With the SAS ® Event Stream Processing Engine, it’s built in.

This kind of continuous aggregation would be difficult with traditional tools. Let’s say you wanted to detect gift card fraud: “Tell me when the value of gift card redemptions at any point-of-sale (POS) machine is more than $2,000 in an hour.” Event stream processing can continuously calculate metrics across sliding time windows of moving data to understand real-time trends. Event stream processing relies on three principal capabilities – aggregation, correlation and temporal analytics – to deal with data in motion. Managing data in motion ( streaming data) is different from managing data at rest. It is a form of complex event processing that empowers you (or an automated system) to spot patterns and make decisions faster than ever. Event stream processing continuously analyzes data as it flows into the organization, and then triggers an action based on the information flow. That’s the promise of event stream processing. Find what’s meaningful, grab only what you need, and get instant insights to react immediately and make the best decisions as data is flowing in.

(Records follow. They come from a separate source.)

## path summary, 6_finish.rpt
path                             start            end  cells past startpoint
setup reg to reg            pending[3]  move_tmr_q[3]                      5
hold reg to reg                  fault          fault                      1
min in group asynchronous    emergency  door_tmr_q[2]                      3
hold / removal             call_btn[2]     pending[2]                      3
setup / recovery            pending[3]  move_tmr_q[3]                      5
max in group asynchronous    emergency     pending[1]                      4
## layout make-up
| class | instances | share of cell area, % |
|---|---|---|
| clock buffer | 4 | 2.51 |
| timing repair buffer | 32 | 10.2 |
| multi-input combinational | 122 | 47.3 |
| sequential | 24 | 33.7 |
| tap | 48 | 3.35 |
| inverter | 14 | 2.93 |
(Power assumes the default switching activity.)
File: src/rtl/matrix_add_seq_add_unit.sv
// AddUnit: element-wise sum of two MAX_DIM x MAX_DIM matrices packed on one bus.
//   matrices_in  : A in the low MAT bits, B in the high MAT bits, row-major
//   m, n         : active dimensions; valid is low when either is out of 1..MAX_DIM
//   matrices_out : A+B per element, wrapping at ELEM_W bits
//   valid        : dimensions are legal
module add_unit #(
  parameter int ELEM_W  = 8,
  parameter int MAX_DIM = 5
) (
  input  logic [2*MAX_DIM*MAX_DIM*ELEM_W-1:0] matrices_in,
  input  logic [2:0]                          m,
  input  logic [2:0]                          n,
  output logic [MAX_DIM*MAX_DIM*ELEM_W-1:0]   matrices_out,
  output logic                                valid
);
  localparam int         MAT     = MAX_DIM * MAX_DIM * ELEM_W;
  localparam logic [2:0] DIM_MAX = 3'(MAX_DIM);

  // Inactive slots hold zero in both operands, so summing every slot is harmless.
  for (genvar i = 0; i < MAX_DIM * MAX_DIM; i++) begin : g_elem
    assign matrices_out[i*ELEM_W +: ELEM_W] =
      matrices_in[i*ELEM_W +: ELEM_W] + matrices_in[MAT + i*ELEM_W +: ELEM_W];
  end

  assign valid = (m != 3'd0) && (m <= DIM_MAX) && (n != 3'd0) && (n <= DIM_MAX);
endmodule

File: src/rtl/matrix_add_seq.sv
// matrix_add_seq: accepts an m x n dimension config, streams in A then B
// (row-major), adds them in AddUnit and streams the result out row-major.
//   clk, reset (async, active low), abort (sync, back to IDLE)
//   cfg_valid/cfg_ready, cfg_m, cfg_n : dimension handshake
//   in_valid/in_ready, in_data        : operand element stream
//   out_valid/out_ready, out_data, out_last : result element stream
//   busy : not IDLE;  err : one-cycle pulse on bad config or invalid sum
module matrix_add_seq
  import matrix_add_seq_pkg::*;
#(
  parameter int ELEM_W  = matrix_add_seq_pkg::ELEM_W,
  parameter int MAX_DIM = matrix_add_seq_pkg::MAX_DIM
) (
  input  logic              clk,
  input  logic              reset,
  input  logic              abort,
  input  logic              cfg_valid,
  output logic              cfg_ready,
  input  logic [2:0]        cfg_m,
  input  logic [2:0]        cfg_n,
  input  logic              in_valid,
  output logic              in_ready,
  input  logic [ELEM_W-1:0] in_data,
  output logic              out_valid,
  input  logic              out_ready,
  output logic [ELEM_W-1:0] out_data,
  output logic              out_last,
  output logic              busy,
  output logic              err
);
  localparam int         MAT     = MAX_DIM * MAX_DIM * ELEM_W;
  localparam int         BUS     = 2 * MAT;
  localparam int         WR_W    = $clog2(BUS);
  localparam int         RD_W    = $clog2(MAT);
  localparam logic [2:0] DIM_MAX = 3'(MAX_DIM);

  logic [2:0]     state;
  logic [2:0]     r, c, m, n;
  logic [BUS-1:0] opbuf;
  logic [MAT-1:0] res;
  logic [MAT-1:0] sum;
  logic           sum_valid;
  logic           err_q;

  logic            cfg_ok, last_rc;
  logic [WR_W-1:0] wr_off;
  logic [RD_W-1:0] rd_off;

  assign cfg_ok  = (cfg_m != 3'd0) && (cfg_m <= DIM_MAX) &&
                   (cfg_n != 3'd0) && (cfg_n <= DIM_MAX);
  assign last_rc = (r == m - 3'd1) && (c == n - 3'd1);
  // Slots are laid out on a fixed MAX_DIM stride regardless of n.
  assign wr_off  = WR_W'(((state == S_LOAD_B) ? MAT : 0) +
                         (int'(r) * MAX_DIM + int'(c)) * ELEM_W);
  assign rd_off  = RD_W'((int'(r) * MAX_DIM + int'(c)) * ELEM_W);

  add_unit #(.ELEM_W(ELEM_W), .MAX_DIM(MAX_DIM)) u_add (
    .matrices_in  (opbuf),
    .m            (m),
    .n            (n),
    .matrices_out (sum),
    .valid        (sum_valid)
  );

  always_ff @(posedge clk or negedge reset) begin
    if (!reset) begin
      state <= S_IDLE;
      r     <= '0;
      c     <= '0;
      m     <= '0;
      n     <= '0;
      opbuf <= '0;
      res   <= '0;
      err_q <= 1'b0;
    end else begin
      err_q <= 1'b0;
      if (abort) begin
        state <= S_IDLE;
      end else begin
        case (state)
          S_IDLE: if (cfg_valid) begin
            if (cfg_ok) begin
              m     <= cfg_m;
              n     <= cfg_n;
              opbuf <= '0;  // unused slots must read as zero in AddUnit
              r     <= '0;
              c     <= '0;
              state <= S_LOAD_A;
            end else begin
              err_q <= 1'b1;
            end
          end
          S_LOAD_A, S_LOAD_B: if (in_valid) begin
            opbuf[wr_off +: ELEM_W] <= in_data;
            if (last_rc) begin
              r     <= '0;
              c     <= '0;
              state <= (state == S_LOAD_A) ? S_LOAD_B : S_COMPUTE;
            end else if (c == n - 3'd1) begin
              c <= '0;
              r <= r + 3'd1;
            end else begin
              c <= c + 3'd1;
            end
          end
          S_COMPUTE: begin
            res <= sum;
            if (sum_valid) begin
              r     <= '0;
              c     <= '0;
              state <= S_DRAIN;
            end else begin
              err_q <= 1'b1;
              state <= S_IDLE;
            end
          end
          S_DRAIN: if (out_ready) begin
            if (last_rc) begin
              state <= S_IDLE;
            end else if (c == n - 3'd1) begin
              c <= '0;
              r <= r + 3'd1;
            end else begin
              c <= c + 3'd1;
            end
          end
          default: state <= S_IDLE;
        endcase
      end
    end
  end

  // Outputs decode from state so reset and abort clear them without extra flops.
  assign cfg_ready = (state == S_IDLE);
  assign in_ready  = (state == S_LOAD_A) || (state == S_LOAD_B);
  assign out_valid = (state == S_DRAIN);
  assign out_data  = out_valid ? res[rd_off +: ELEM_W] : '0;
  assign out_last  = out_valid && last_rc;
  assign busy      = (state != S_IDLE);
  assign err       = err_q;
endmodule
===== src/rtl/hazard_scoreboard.sv =====
// rtl/hazard_scoreboard.sv - MIPS Decode hazard scoreboard with forwarding selects and mult/div busy stall.
// Define HAZ_STAT_EN to add the stall_cnt / md_stall_cnt statistics outputs.
module hazard_scoreboard #(
  parameter int STAGES   = 3,
  parameter int TW       = 2,
  parameter int MULT_LAT = 5,
  parameter int DIV_LAT  = 10,
  parameter int SW       = $clog2(STAGES + 1)
) (
  input  logic          clk,
  input  logic          reset,
  input  logic          d_valid,
  input  logic [4:0]    d_r_use1,
  input  logic [4:0]    d_r_use2,
  input  logic [TW-1:0] d_t_use1,
  input  logic [TW-1:0] d_t_use2,
  input  logic [4:0]    d_r_new,
  input  logic [TW-1:0] d_t_new,
  input  logic          d_md_start,
  input  logic          d_md_div,
  input  logic          d_md_use,
  output logic          stall,
  output logic [SW-1:0] fwd_sel1,
  output logic [SW-1:0] fwd_sel2,
  output logic          md_busy
`ifdef HAZ_STAT_EN
  ,
  output logic [31:0]   stall_cnt,
  output logic [31:0]   md_stall_cnt
`endif
);

  localparam int CW = $clog2(DIV_LAT + 1);

  logic [STAGES-1:0] sb_valid;
  logic [4:0]        sb_rnew [STAGES];
  logic [TW-1:0]     sb_tnew [STAGES];
  logic [CW-1:0]     md_cnt;

  logic [4:0]        use_r [2];
  logic [TW-1:0]     use_t [2];
  logic              hit   [2];
  logic [TW-1:0]     hit_t [2];
  logic [SW-1:0]     hit_sel [2];
  logic              haz   [2];
  logic [SW-1:0]     sel   [2];

  assign use_r[0] = d_r_use1;
  assign use_r[1] = d_r_use2;
  assign use_t[0] = d_t_use1;
  assign use_t[1] = d_t_use2;

  // Scan oldest to youngest so the youngest matching producer wins.
  always_comb begin
    for (int n = 0; n < 2; n++) begin
      hit[n]     = 1'b0;
      hit_t[n]   = '0;
      hit_sel[n] = '0;
      for (int i = STAGES - 1; i >= 0; i--) begin
        if (sb_valid[i] && (sb_rnew[i] == use_r[n])) begin
          hit[n]     = 1'b1;
          hit_t[n]   = sb_tnew[i];
          hit_sel[n] = SW'(i + 1);
        end
      end
      if (use_r[n] == 5'd0) begin
        hit[n] = 1'b0;
      end
      haz[n] = hit[n] && (hit_t[n] > use_t[n]);
      sel[n] = (d_valid && hit[n] && (hit_t[n] == '0)) ? hit_sel[n] : '0;
    end
  end

  assign md_busy  = (md_cnt != '0);
  assign stall    = d_valid & (haz[0] | haz[1] | (d_md_use & md_busy));
  assign fwd_sel1 = sel[0];
  assign fwd_sel2 = sel[1];

  always_ff @(posedge clk) begin
    if (reset) begin
      sb_valid <= '0;
      for (int i = 0; i < STAGES; i++) begin
        sb_rnew[i] <= '0;
        sb_tnew[i] <= '0;
      end
      md_cnt <= '0;
    end else begin
      sb_valid[0] <= d_valid & ~stall & (d_r_new != 5'd0);
      sb_rnew[0]  <= d_r_new;
      sb_tnew[0]  <= d_t_new;
      for (int i = 1; i < STAGES; i++) begin
        sb_valid[i] <= sb_valid[i-1];
        sb_rnew[i]  <= sb_rnew[i-1];
        sb_tnew[i]  <= (sb_tnew[i-1] == '0) ? '0 : sb_tnew[i-1] - TW'(1);
      end
      // A start held by a busy unit stalls, so the counter is never reloaded mid-operation.
      if (d_valid && !stall && d_md_start) begin
        md_cnt <= d_md_div ? CW'(DIV_LAT) : CW'(MULT_LAT);
      end else if (md_cnt != '0) begin
        md_cnt <= md_cnt - CW'(1);
      end
    end
  end

`ifdef HAZ_STAT_EN
  always_ff @(posedge clk) begin
    if (reset) begin
      stall_cnt    <= '0;
      md_stall_cnt <= '0;
    end else if (stall) begin
      stall_cnt <= stall_cnt + 32'd1;
      if (!haz[0] && !haz[1]) begin
        md_stall_cnt <= md_stall_cnt + 32'd1;
      end
    end
  end
`endif

endmodule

#Understanding fitplot sas torrent
Those streams of data contain a wealth of potentially valuable insight – if you can capture and analyze it.īut how do you manage such a torrent of data? Where would you store it? How long would it take to make sense of it? Traditional approaches, which apply analytics after data is stored, may provide insights too late for many purposes – and most real-time-enabled applications can’t deal with this much constantly flowing data. Data pours into the organization from every conceivable direction: from operational and transactional systems from scanners, sensors and smart meters from inbound and outbound customer contact points from mobile media and the Web.